The 1934 All-Ireland Senior Football Championship final was the 47th All-Ireland Final and the deciding match of the 1934 All-Ireland Senior Football Championship, an inter-county Gaelic football tournament for the top teams in Ireland.

==Paths to the final==
Dublin easily defeated Kerry in the All-Ireland SFC semi-final, held in 1934 in Tralee.

==Match==
This year's final was played on 23 September.

===Summary===
A crowd of 36,143 attended the match. Galway had a two-point win over Dublin, with goals by the Kerry-born Michael Ferriter (2) and Martin Kelly.

The winning Galway team was the first to wear the now famous maroon and white colours of the county.

Bobby Beggs played for the losing Dublin team that day; he would line out for the winning Galway team in 1938.

This was Galway's second All-Ireland SFC title (the first was in 1925), and the first time the Sam Maguire Cup went west, since it had first been presented to the winning team in 1928.

===Details===
23 September 1934
Final

====Galway====
- M. Higgins (c)
- M. Brennan
- P. J. McDonnell
- M. Ferriter
- H. Carey
- D. O'Sullivan
- T. Hughes
- T. McCarthy
- F. Fox
- J. Dunne
- M. Connaire
- R. Griffin
- M. Kelly
- D. Mitchell
- B. Nestor

==Post-match==
The winning team went to New York to play some games for the Americans there.
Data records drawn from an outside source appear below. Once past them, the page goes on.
===== src/rtl/tank_pkg.sv =====
// rtl/tank_pkg.sv - shared types and constants for the tank game datapath
//
// Purpose: bullet FSM state type, wall nibble bit indices and the
// coordinate, velocity and maze address widths used by bullet_motion.
// Ports: none (package).
package tank_pkg;

  localparam int COORD_W  = 10;
  localparam int VEL_W    = 4;
  localparam int MAZE_AW  = 8;
  localparam int LIFE_W   = 10;
  localparam int BOUNCE_W = 8;

  // Bit positions inside a maze wall nibble.
  localparam int WALL_TOP    = 0;
  localparam int WALL_LEFT   = 1;
  localparam int WALL_BOTTOM = 2;
  localparam int WALL_RIGHT  = 3;

  typedef enum logic [2:0] {
    S_IDLE  = 3'd0,
    S_ARMED = 3'd1,
    S_PROBE = 3'd2,
    S_FETCH = 3'd3,
    S_EVAL  = 3'd4
  } bullet_state_t;

endpackage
A photograph exists showing the 1934 All-Ireland SFC title winning team aboard the ship on their way across the Atlantic to America.

The captain was Mick Higgins. Also included are Mick Ferriter, Frank Fox, Dinny Sullivan, Tadg McCarthy, Fr Brune, masseur Toddy Ryan, County Board secretary Martin Regan, Mick Connaire, Brendan Nestor, Frank Burke, goalkeeper Michael Brennan, Joe Kelleher, Paddy Stephens, Ralph Griffin, John Dunne, Dermot Mitchell, Hugo Carey, Pat McDonnell, Tommy Hughes, trainer Tom Molloy, Fr Eugene McLoughlin, and various others whose identities are unknown.